Primary varicella infection can often be prevented or at least limited by administration of the varicella vaccine within 72 hours of exposure to chickenpox or herpes zoster. When timely vaccination is not possible, acyclovir prophylaxis may be an alternative and may be effective even if it is not initiated until seven to 14 days after exposure. Oral acyclovir prophylaxis is thought to keep the varicella infection asymptomatic. However, the degree of immunity to the varicella-zoster virus (VZV) following acyclovir prophylaxis is unknown. To clarify the magnitude of active immunity in this situation, Kumagai and colleagues studied various aspects of the immune response in 15 children six months to five years of age who received oral acyclovir prophylaxis after VZV exposure.
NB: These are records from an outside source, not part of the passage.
===== src/logic/frame_buffer_pkg.sv =====
package frame_buffer_pkg;

    // memory side widths
    typedef logic [20:0] mem_addr_t;
    typedef logic [31:0] mem_word_t;

    // one rgb565 pixel
    typedef logic [15:0] pixel_t;

    typedef logic [1:0] buf_idx_t;

    localparam int NUM_BUFFERS = 3;

    typedef enum logic [2:0] {
        BUF_AVAILABLE,
        BUF_WRITE_BUSY,
        BUF_READ_BUSY,
        BUF_DISPLAYED,
        BUF_UPDATED
    } buffer_state_e;

    // shared by the upload and download sessions
    typedef enum logic [3:0] {
        S_IDLE,
        S_START_WAIT,
        S_LOCK,
        S_FIND,
        S_SELECT,
        S_START_FRAME,
        S_FRAME_WAIT,
        S_RELEASE_WAIT,
        S_RELEASE
    } session_state_e;

endpackage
Children in the study had not had chicken-pox or herpes zoster and were exposed to a family member with active varicella. Oral acyclovir was administered in a dosage of 40 mg per kg per day, in four divided doses. Prophylactic therapy was started seven days after exposure and continued for one week. Children were excluded if they had a history of immune deficiency or therapy with cytotoxic or immunosuppressive drugs or immune globulins.
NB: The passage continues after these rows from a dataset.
File: src/hw/uart_pkg.sv
// UART line constants and state types

package uart_pkg;

    //////////////////////////////
    // Frame and timing constants
    //////////////////////////////

    // Data bits per frame
    localparam int word_bits = 8;

    // clk cycles between oversample ticks
    localparam int clks_per_tick = 4;

    // Oversample ticks per serial bit, so 16 clk cycles per bit
    localparam int ticks_per_bit = 4;

    //////////////////////////////
    // Enumerations
    //////////////////////////////

    // Run-time parity selection
    typedef enum logic [1:0] {
        parity_none,
        parity_even,
        parity_odd
    } parity_e;

    // Transmit FSM
    typedef enum logic [2:0] {
        tx_idle,
        tx_start,
        tx_data,
        tx_parity,
        tx_stop
    } tx_state_e;

    // Receive FSM
    typedef enum logic [2:0] {
        rx_idle,
        rx_start,
        rx_data,
        rx_parity,
        rx_stop
    } rx_state_e;

endpackage

File: src/hw/uart_bus_pkg.sv
// UART host and internal word types

package uart_bus_pkg;

    //////////////////////////////
    // Receive side
    //////////////////////////////

    // Received byte with its status flags
    // overrun is only ever set by the controller
    typedef struct packed {
        logic [uart_pkg::word_bits-1:0] data;
        logic                           parity_err;
        logic                           frame_err;
        logic                           overrun;
    } rx_word_t;

    //////////////////////////////
    // Transmit side
    //////////////////////////////

    // Byte to send, room left for later control fields
    typedef struct packed {
        logic [uart_pkg::word_bits-1:0] data;
    } tx_word_t;

endpackage

File: src/hw/uart_baud_gen.sv
// Oversample tick generator
`timescale 1ns/1ps

module uart_baud_gen (
    input  logic clk,
    input  logic reset_b,
    output logic tick
);
    import uart_pkg::*;

    // Free-running divider shared by both directions
    logic [$clog2(clks_per_tick)-1:0] div_cnt;

    always_ff @(posedge clk or negedge reset_b) begin
        if (!reset_b) begin
            div_cnt <= '0;
        end else if (div_cnt == clks_per_tick - 1) begin
            div_cnt <= '0;
        end else begin
            div_cnt <= div_cnt + 1'b1;
        end
    end

    // One cycle pulse per divider wrap
    always_ff @(posedge clk or negedge reset_b) begin
        if (!reset_b) begin
            tick <= 1'b0;
        end else begin
            tick <= (div_cnt == clks_per_tick - 1);
        end
    end

endmodule

File: src/hw/uart_tx_shift.sv
// UART transmit shifter
`timescale 1ns/1ps

module uart_tx_shift (
    input  logic                   clk,
    input  logic                   reset_b,
    input  logic                   tick,
    input  uart_pkg::parity_e      parity_mode,
    input  logic                   load,
    input  uart_bus_pkg::tx_word_t load_data,
    output logic                   busy,
    output logic                   txd
);
    import uart_pkg::*;

    tx_state_e                        state;
    logic [$clog2(ticks_per_bit)-1:0] tick_cnt;
    logic [$clog2(word_bits)-1:0]     bit_idx;
    logic [word_bits-1:0]             data_q;
    logic                             parity_bit;
    logic                             bit_end;

    // Byte held for the whole frame
    always_ff @(posedge clk) begin
        if (load) begin
            data_q <= load_data.data;
        end
    end

    // Even parity, inverted for odd mode
    assign parity_bit = (^data_q) ^ (parity_mode == parity_odd);
    assign bit_end    = tick && (tick_cnt == ticks_per_bit - 1);

    always_ff @(posedge clk or negedge reset_b) begin
        if (!reset_b) begin
            state    <= tx_idle;
            tick_cnt <= '0;
            bit_idx  <= '0;
            busy     <= 1'b0;
            txd      <= 1'b1;
        end else begin
            if (load) begin
                busy <= 1'b1;
            end
            if (tick) begin
                tick_cnt <= (bit_end || state == tx_idle) ? '0 : tick_cnt + 1'b1;
            end
            unique case (state)
                tx_idle: begin
                    // Start bit begins on a tick edge
                    if ((busy || load) && tick) begin
                        state <= tx_start;
                        txd   <= 1'b0;
                    end
                end
                tx_start: begin
                    if (bit_end) begin
                        state   <= tx_data;
                        bit_idx <= '0;
                        txd     <= data_q[0];
                    end
                end
                tx_data: begin
                    if (bit_end && bit_idx == word_bits - 1) begin
                        state <= (parity_mode == parity_none) ? tx_stop : tx_parity;
                        txd   <= (parity_mode == parity_none) ? 1'b1 : parity_bit;
                    end else if (bit_end) begin
                        bit_idx <= bit_idx + 1'b1;
                        txd     <= data_q[bit_idx + 1'b1];
                    end
                end
                tx_parity: begin
                    if (bit_end) begin
                        state <= tx_stop;
                        txd   <= 1'b1;
                    end
                end
                tx_stop: begin
                    if (bit_end) begin
                        state <= tx_idle;
                        busy  <= 1'b0;
                    end
                end
                default: state <= tx_idle;
            endcase
        end
    end

endmodule

File: src/hw/uart_rx_sample.sv
// UART receive sampler
`timescale 1ns/1ps

module uart_rx_sample (
    input  logic                   clk,
    input  logic                   reset_b,
    input  logic                   tick,
    input  uart_pkg::parity_e      parity_mode,
    input  logic                   rxd,
    output logic                   word_done,
    output uart_bus_pkg::rx_word_t word
);
    import uart_pkg::*;

    rx_state_e                        state;
    logic [$clog2(ticks_per_bit)-1:0] tick_cnt;
    logic [$clog2(word_bits)-1:0]     bit_idx;
    logic [word_bits-1:0]             data_q;
    logic                             parity_err_q;
    logic                             frame_err_q;
    logic                             rxd_meta;
    logic                             rxd_sync;
    logic                             rxd_prev;
    logic                             sample;

    //////////////////////////////
    // Input synchroniser
    //////////////////////////////

    always_ff @(posedge clk or negedge reset_b) begin
        if (!reset_b) begin
            rxd_meta <= 1'b1;
            rxd_sync <= 1'b1;
            rxd_prev <= 1'b1;
        end else begin
            rxd_meta <= rxd;
            rxd_sync <= rxd_meta;
            rxd_prev <= rxd_sync;
        end
    end

    // Half a bit into the start bit, whole bits after that
    assign sample = tick && (state == rx_start ? tick_cnt == ticks_per_bit / 2 - 1
                                               : tick_cnt == ticks_per_bit - 1);

    //////////////////////////////
    // Frame FSM
    //////////////////////////////

    always_ff @(posedge clk or negedge reset_b) begin
        if (!reset_b) begin
            state        <= rx_idle;
            tick_cnt     <= '0;
            bit_idx      <= '0;
            data_q       <= '0;
            parity_err_q <= 1'b0;
            frame_err_q  <= 1'b0;
            word_done    <= 1'b0;
        end else begin
            word_done <= 1'b0;
            if (tick) begin
                tick_cnt <= sample ? '0 : tick_cnt + 1'b1;
            end
            unique case (state)
                rx_idle: begin
                    tick_cnt <= '0;
                    if (!rxd_sync && rxd_prev) begin
                        state <= rx_start;
                    end
                end
                rx_start: begin
                    // A high line at mid-bit was only a glitch
                    if (sample) begin
                        state   <= rxd_sync ? rx_idle : rx_data;
                        bit_idx <= '0;
                    end
                end
                rx_data: begin
                    if (sample) begin
                        data_q  <= {rxd_sync, data_q[word_bits-1:1]};
                        bit_idx <= bit_idx + 1'b1;
                        if (bit_idx == word_bits - 1) begin
                            state        <= (parity_mode == parity_none) ? rx_stop : rx_parity;
                            parity_err_q <= 1'b0;
                        end
                    end
                end
                rx_parity: begin
                    if (sample) begin
                        state        <= rx_stop;
                        parity_err_q <= rxd_sync ^ (^data_q) ^ (parity_mode == parity_odd);
                    end
                end
                rx_stop: begin
                    if (sample) begin
                        state       <= rx_idle;
                        frame_err_q <= ~rxd_sync;
                        word_done   <= 1'b1;
                    end
                end
                default: state <= rx_idle;
            endcase
        end
    end

    assign word = '{data: data_q, parity_err: parity_err_q, frame_err: frame_err_q,
                    overrun: 1'b0};

endmodule

File: src/hw/uart_ctrl.sv
// UART host control block
`timescale 1ns/1ps

module uart_ctrl (
    input  logic                   clk,
    input  logic                   reset_b,
    // Host transmit port
    input  logic                   tx_valid,
    input  uart_bus_pkg::tx_word_t tx_word,
    output logic                   tx_ready,
    // Transmit shifter
    output logic                   load,
    output uart_bus_pkg::tx_word_t load_data,
    input  logic                   busy,
    // Receive sampler
    input  logic                   word_done,
    input  uart_bus_pkg::rx_word_t word,
    // Host receive port
    output logic                   rx_valid,
    output uart_bus_pkg::rx_word_t rx_word,
    input  logic                   rx_ready
);
    import uart_bus_pkg::*;

    rx_word_t rx_hold;

    //////////////////////////////
    // Transmit handshake
    //////////////////////////////

    // Low for the whole frame, including the cycle load is pending
    assign tx_ready = ~busy & ~load;

    always_ff @(posedge clk or negedge reset_b) begin
        if (!reset_b) begin
            load <= 1'b0;
        end else begin
            load <= tx_valid & tx_ready;
        end
    end

    always_ff @(posedge clk) begin
        if (tx_valid && tx_ready) begin
            load_data <= tx_word;
        end
    end

    //////////////////////////////
    // Receive holding register
    //////////////////////////////

    always_ff @(posedge clk or negedge reset_b) begin
        if (!reset_b) begin
            rx_valid <= 1'b0;
            rx_hold  <= '{data: '1, default: 1'b0};
        end else if (word_done && (!rx_valid || rx_ready)) begin
            // Free slot, or the held word leaves this cycle
            rx_valid <= 1'b1;
            rx_hold  <= word;
        end else if (word_done) begin
            // Host still busy, new word is lost
            rx_hold.overrun <= 1'b1;
        end else if (rx_valid && rx_ready) begin
            rx_valid        <= 1'b0;
            rx_hold.overrun <= 1'b0;
        end
    end

    assign rx_word = rx_hold;

endmodule

File: src/hw/uart_top.sv
// UART subsystem top level
`timescale 1ns/1ps

module uart_top (
    input  logic                   clk,
    input  logic                   reset_b,
    input  uart_pkg::parity_e      parity_mode,
    input  logic                   tx_valid,
    input  uart_bus_pkg::tx_word_t tx_word,
    output logic                   tx_ready,
    output logic                   rx_valid,
    output uart_bus_pkg::rx_word_t rx_word,
    input  logic                   rx_ready,
    input  logic                   rxd,
    output logic                   txd
);
    import uart_bus_pkg::*;

    logic     tick;
    logic     load;
    logic     busy;
    logic     word_done;
    tx_word_t load_data;
    rx_word_t word;

    uart_ctrl u_ctrl (
        .clk       (clk),
        .reset_b   (reset_b),
        .tx_valid  (tx_valid),
        .tx_word   (tx_word),
        .tx_ready  (tx_ready),
        .load      (load),
        .load_data (load_data),
        .busy      (busy),
        .word_done (word_done),
        .word      (word),
        .rx_valid  (rx_valid),
        .rx_word   (rx_word),
        .rx_ready  (rx_ready)
    );

    uart_baud_gen u_baud_gen (.clk(clk), .reset_b(reset_b), .tick(tick));

    uart_tx_shift u_tx_shift (
        .clk         (clk),
        .reset_b     (reset_b),
        .tick        (tick),
        .parity_mode (parity_mode),
        .load        (load),
        .load_data   (load_data),
        .busy        (busy),
        .txd         (txd)
    );

    uart_rx_sample u_rx_sample (
        .clk         (clk),
        .reset_b     (reset_b),
        .tick        (tick),
        .parity_mode (parity_mode),
        .rxd         (rxd),
        .word_done   (word_done),
        .word        (word)
    );

endmodule

File: config.mk
export PLATFORM = sky130hd
export DESIGN_NAME = uart_top
export DESIGN_NICKNAME = d
export VERILOG_FILES = /design/src/hw/uart_pkg.sv /design/src/hw/uart_bus_pkg.sv /design/src/hw/uart_baud_gen.sv /design/src/hw/uart_tx_shift.sv /design/src/hw/uart_rx_sample.sv /design/src/hw/uart_ctrl.sv /design/src/hw/uart_top.sv
export SDC_FILE = /design/constraint.sdc
export NUM_CORES = 1
export LEC_CHECK = 0
export BUFFER_PORTS_ARGS = -buffer_cell sky130_fd_sc_hd__buf_2
export CORE_MARGIN = 4
export CORE_UTILIZATION = 35
export CTS_CLUSTER_SIZE = 24
export DETAILED_ROUTE_END_ITERATION = 10
export GPL_ROUTABILITY_DRIVEN = 0
export PLACE_DENSITY = 0.59
export SLEW_MARGIN = 5
export SYNTH_ARGS = -nofsm -noshare
export SYNTH_HDL_FRONTEND = slang
export SYNTH_HIERARCHICAL = 1
export SYNTH_SLANG_ARGS = --single-unit
File: constraint.sdc
create_clock -name clk -period 2.55 [get_ports clk]
set_input_delay 0.255 -clock clk [delete_from_list [all_inputs] [get_ports clk]]
set_output_delay 0.255 -clock clk [all_outputs]
set_load 0.02 [all_outputs]
==> summary.txt, run 1 <==
Status
  – Status: finished clean

Critical path
  – Reg2reg start: u_rx_sample/state[0]$_DFFE_PN0P_
  – Flop2flop setup slack: 0.66 ns
  – Crit path capture type: flip-flop
  – Worst-path fanout max: 14
  – Worst Path Arrival: 2.13 ns
  – R2r worst-path depth: 4
  – Startpoint types: flip-flop
  – Reg-to-reg endpoint: u_rx_sample/state[0]$_DFFE_PN0P_
  – CP Data Required Time: 2.80 ns
  – Worst Setup Path Type: flip-flop to flip-flop

Cells and area
  – Antenna Cells: 0
  – Layout area overhead: 13.9%
  – Final Core Density: 40.7%
  – Area taken by multi-input logic gates: 1130 um^2
  – Fraction of layout cells with a size suffix above 1: 32.8%
  – Reg area: 1700 um^2
  – Fillers: 806
  – Number of nets in the layout: 278
  – Cell area after layout: 3330 um^2

Synth
  – Synth Instances: 227
  – Post-synthesis simple-gate area fraction: 11.8%
  – Post-synth ARST share: 75.0%
  – Synth Area in Adders: 2.57%
  – Syn avg cell area: 12.9 um^2
  – Ys flop type: dfrtp_1
  – Synth warnings: 6
  – Post-synth EDFFs: 16
  – Syn nets: 248
  – Largest family of logic cells by synthesized area: simple AND/OR/NAND/NOR gates
  – #FFs+latches synth: 64
  – Sequential area share after synthesis: 58.1%
  – Cell variety after synth: 51
  – Synth Area in XOR/XNOR: 5.27%
  – Complex-gate fraction of the synthesized area: 7.67%
  – Synthesized area: 2920 um^2
  – Share of cell area taken by muxes after synthesis: 11.3%

CTS
  – CTS H-tree depth: 3
  – Hold buffers post-CTS: 1
  – CTS Sinks: 64
  – Root buf cell: clkbuf_8
  – Post-CTS Resized: 0
  – Worst-path clk slew: 0.07 ns
  – Clock latency on the worst-skew pair: 0.33 ns
  – CTS Buf Count: 9
  – CTS Buffer Depth: 2
  – Post-CTS Setup Inserts: 0
  – CTS tree: built

Die
  – IO Count: 29
  – FP Rows: 33
  – Die area: 9870 um^2
  – Starting Density: 35.7%
  – Die height: 99.3 um
  – Core Box Area: 8180 um^2
  – Chip width: 99.3 um

Power
  – Pint: 1.75 mW
  – Max VDD drop: 0.315 mV
  – Sequential share of power: 52.5%
  – Switching pwr: 0.721 mW
  – Comb pwr share: 15.0%
  – Clock share of power: 32.5%
  – Net Sw Frac: 29.2%
  – Cell Pwr Density: 744 nW/um^2
  – Lkg Pwr: 1.46 nW

STA
  – Final Hold Fails: 0
  – RSZ-0062 raised after global routing: no
  – Measured slew at the worst slew-check pin: 0.943 ns
  – Final period util: 74.0%
  – Final setup viols: 0
  – FMAX: 0.530 GHz
  – Max-slew violation count: 0
  – Fin worst setup slack: 0.662 ns
  – Max_slew headroom: 37.1%
  – Crit path time final: 1.89 ns
  – Clk_skew: 0.00701 ns
  – Setup TNS: 0 ns

Detailed routing
  – Initial drt markers: 126
  – DRC violations left: 0
  – Avg WL per Cell: 13.0 um
  – Vias/cell: 4.85
  – Post-Route WL: 4.78 mm
  – DRT Pass-1 Iters: 4
  – Routed Antenna Nets: 0
  – Via Count: 1779

Global routing
  – Global-route wire length before repair: 8.36 mm
  – Initial antenna violation count: 0
  – Total grt overflow: 0
  – Number of global-route vias before repair: 1764
  – Total global-route track usage: 10.7%
  – Largest net degree at the start of global routing: 45

Worst hold path
  – Worst min path class: primary input to asynchronous set/reset pin

Placed design
  – DP Area: 3130 um^2
  – IO buf count: 28
  – Post-DP HPWL: 3.26 mm
  – Pre-CTS setup slack: 0.726 ns

Flow run
  – Max-Cap Viols: 0
[layer usage]
layer / vias up / global-route usage (%) / share of wire, %
met5: - / 0 / 0
met4: 0 / 6.93 / 2.2
met3: 6 / 1.89 / 3.0
met2: 29 / 15.8 / 45
met1: 864 / 14.6 / 49
li1: 880 / - / -
[kinds of logic (layout without fill, tap and decap cells)]
kind of cell / after synthesis / in the layout
flip-flops: 64 / 64
AND/OR/NAND/NOR: 64 / 64
AO/OA/AOI/OAI: 31 / 31
multiplexers: 27 / 27
buffers and inverters: 18 / 53
XOR/XNOR: 16 / 16
adder cells (fa/ha/maj): 6 / 6
other: 1 / 1
[cells in the mapped netlist (2+ instances only)]
| cell type | number | share of area, % |
|---|---|---|
| a21oi_1 | 6 | 1.0 |
| a22o_1 | 5 | 1.5 |
| a31oi_1 | 3 | 0.64 |
| and2_1 | 3 | 0.64 |
| and3_1 | 2 | 0.43 |
| buf_4 | 3 | 0.77 |
| clkbuf_1 | 5 | 0.64 |
| dfrtp_1 | 36 | 31 |
| dfstp_2 | 12 | 11 |
| edfxtp_1 | 16 | 16 |
| ha_1 | 6 | 2.6 |
| inv_1 | 7 | 0.90 |
| mux2_2 | 22 | 8.5 |
| mux2i_1 | 3 | 1.0 |
| mux4_1 | 2 | 1.8 |
| nand2_1 | 14 | 1.8 |
| nand3_1 | 3 | 0.51 |
| nor2_1 | 19 | 2.4 |
| nor2b_1 | 2 | 0.43 |
| nor3_1 | 6 | 1.0 |
| nor3b_1 | 2 | 0.51 |
| o21ai_0 | 4 | 0.69 |
| o31ai_1 | 4 | 1.0 |
| o41ai_1 | 2 | 0.60 |
| xnor2_1 | 13 | 3.9 |
| xor2_1 | 2 | 0.60 |
[area by class of cell]
class	count	share of cell area, %
Tap cell	105	3.95
Inverter	7	0.790
Timing Repair Buffer	30	4.74
Sequential cell	64	51.0
Clock buffer	12	4.70
Clock inverter	4	0.790
Multi-Input combinational cell	145	34.0
[worst max path at each step]
stage / start / endpoint / slack (ns) / cells after the start
floorplan: u_tx_shift/bit_idx[0]$_DFFE_PN0P_ / u_tx_shift/txd$_DFFE_PN1P_ / 0.86 / 6
global placement: u_rx_sample/bit_idx[0]$_DFFE_PN0P_ / u_rx_sample/state[1]$_DFFE_PN0P_ / 0.72 / 6
detailed placement: u_rx_sample/state[0]$_DFFE_PN0P_ / u_rx_sample/state[0]$_DFFE_PN0P_ / 0.73 / 4
CTS: u_rx_sample/state[0]$_DFFE_PN0P_ / u_rx_sample/state[0]$_DFFE_PN0P_ / 0.70 / 4
global route: u_rx_sample/bit_idx[0]$_DFFE_PN0P_ / u_rx_sample/state[1]$_DFFE_PN0P_ / 0.53 / 6
finish: u_rx_sample/state[0]$_DFFE_PN0P_ / u_rx_sample/state[0]$_DFFE_PN0P_ / 0.66 / 4
[critical path, stage by stage (launching register included)]
cell	delay, ns
dfrtp_1	0.62
nor3b_2	0.30
xnor2_1	0.14
or4_4	0.53
a221oi_2	0.21
[per-stage QoR]
step / std cells / hold slack (ns) / power, mW
global route: 367 / 0.0827 / 2.62
finish: 367 / 0.0668 / 2.47
detailed placement: 350 / 0.349 / 1.68
floorplan: 227 / -0.0406 / 1.60
CTS: 367 / 0.0752 / 2.50
global placement: 350 / 0.348 / 1.68
[state kept, by name, summed over array words and instances (netlist names), 3 cells and up]
register and count:
u_tx_shift/data_q 8, u_ctrl/load_data 8, u_tx_shift/bit_idx 3, u_rx_sample/bit_idx 3
u_tx_shift/state 3, u_rx_sample/state 3, u_ctrl/rx_word 11, u_rx_sample/data_q 8
[power by group through the flow]
stage / sequential (mW) / combinational [mW] / clock, mW
2_1_floorplan: 1.24 / 0.367 / 0
3_3_place_gp: 1.31 / 0.363 / 0
3_5_place_dp: 1.31 / 0.370 / 0
4_1_cts: 1.29 / 0.372 / 0.834
5_1_grt: 1.32 / 0.428 / 0.875
6_report: 1.30 / 0.372 / 0.804
[placed cells by master (no fill, tap or decap), types with 2 or more instances in the layout]
cell      Yosys  routed
a22o_1        5       5
clkbuf_1      5       2
xor2_1        2       2
o21ai_0       4       4
nor2_1       19      19
clkinv_2      0       2
clkbuf_8      0       9
nand2_1      14      14
o41ai_1       2       2
o31ai_1       4       4
nor3b_1       2       2
mux4_1        2       2
and3_1        2       2
xnor2_1      13      13
a21oi_1       6       6
mux2_2       22      22
nor2b_1       2       2
nor3_1        6       6
inv_1         7       7
a31oi_1       3       3
dfrtp_1      36      36
dfstp_2      12      12
edfxtp_1     16      16
mux2i_1       3       3
and2_1        3       3
buf_2         1      28
nand3_1       3       3
ha_1          6       6
(Power assumes the default switching activity.)
==> inputs of run 2 (changes only) <==
==> constraint.sdc (replaced) <==
create_clock -name clk -period 1.85 [get_ports clk]
set_input_delay 0.185 -clock clk [delete_from_list [all_inputs] [get_ports clk]]
set_output_delay 0.185 -clock clk [all_outputs]
set_load 0.02 [all_outputs]
==> run 2 against run 1 <==
Net effect: combinational power grew 67%; cell area grew 3.7%; global-route usage grew 0.40 points; largest power group unchanged.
VZV-specific cellular immunity was evaluated by means of the lymphocyte proliferation test (LPT), a skin test reaction to varicella virus antigen four weeks after exposure and determination of VZV-specific IgG antibody. For the skin test, a reaction greater than 5 mm was considered positive. An indirect enzyme-linked immunosorbent assay (ELISA) was used to quantify IgG antibody to VZV. The presence of specific immunity to VZV was defined as a positive result on at least one of the three tests.

Ten of the 13 children who were susceptible to varicella before exposure acquired specific VZV immunity. Each of these 10 children had positive results on the LPT, although the magnitude of the response varied. The stimulation index (the measure for the LPT) ranged from a low of 2.58 to a high of 260.50. A stimulation index of 2.5 or greater was defined as a positive test result. These 10 children did not develop symptoms of varicella. One child did not show an immune response but also had not developed primary varicella by the 34th day after exposure. Two children had the onset of varicella symptoms 19 and 21 days after exposure, suggesting that the acyclovir prophylaxis failed.

Skin test results were positive in seven of 10 children. A fourfold rise in VZV-specific IgG titer by ELISA occurred in three of the 10 children. In four children, antibody activity was detected at baseline, suggesting the presence of maternally acquired antibody. Two children had positive antibody responses to VZV by ELISA on the sixth and 10th days after exposure, indicating that they had acquired specific immunity from asymptomatic infection before the documented exposure.

The authors conclude that cell-mediated immunity to VZV develops following exposure to chickenpox in children who receive acyclovir prophylaxis. The findings corroborate previous studies that have shown acyclovir to be effective in preventing symptomatic chickenpox in children if prophylaxis is initiated seven to 14 days after exposure. In the authors' study, the peak immune response occurred three to five weeks after exposure to VZV, which is the same as that observed in children who contract active infection. The authors state that the varicella vaccine is the first choice for prophylaxis, but acyclovir is an alternative if vaccination is not possible within a few days after exposure. A VZV immune status should be determined in children who receive acyclovir prophylaxis to document immunity and avoid unnecessary administration of varicella vaccine in children with acquired immunity.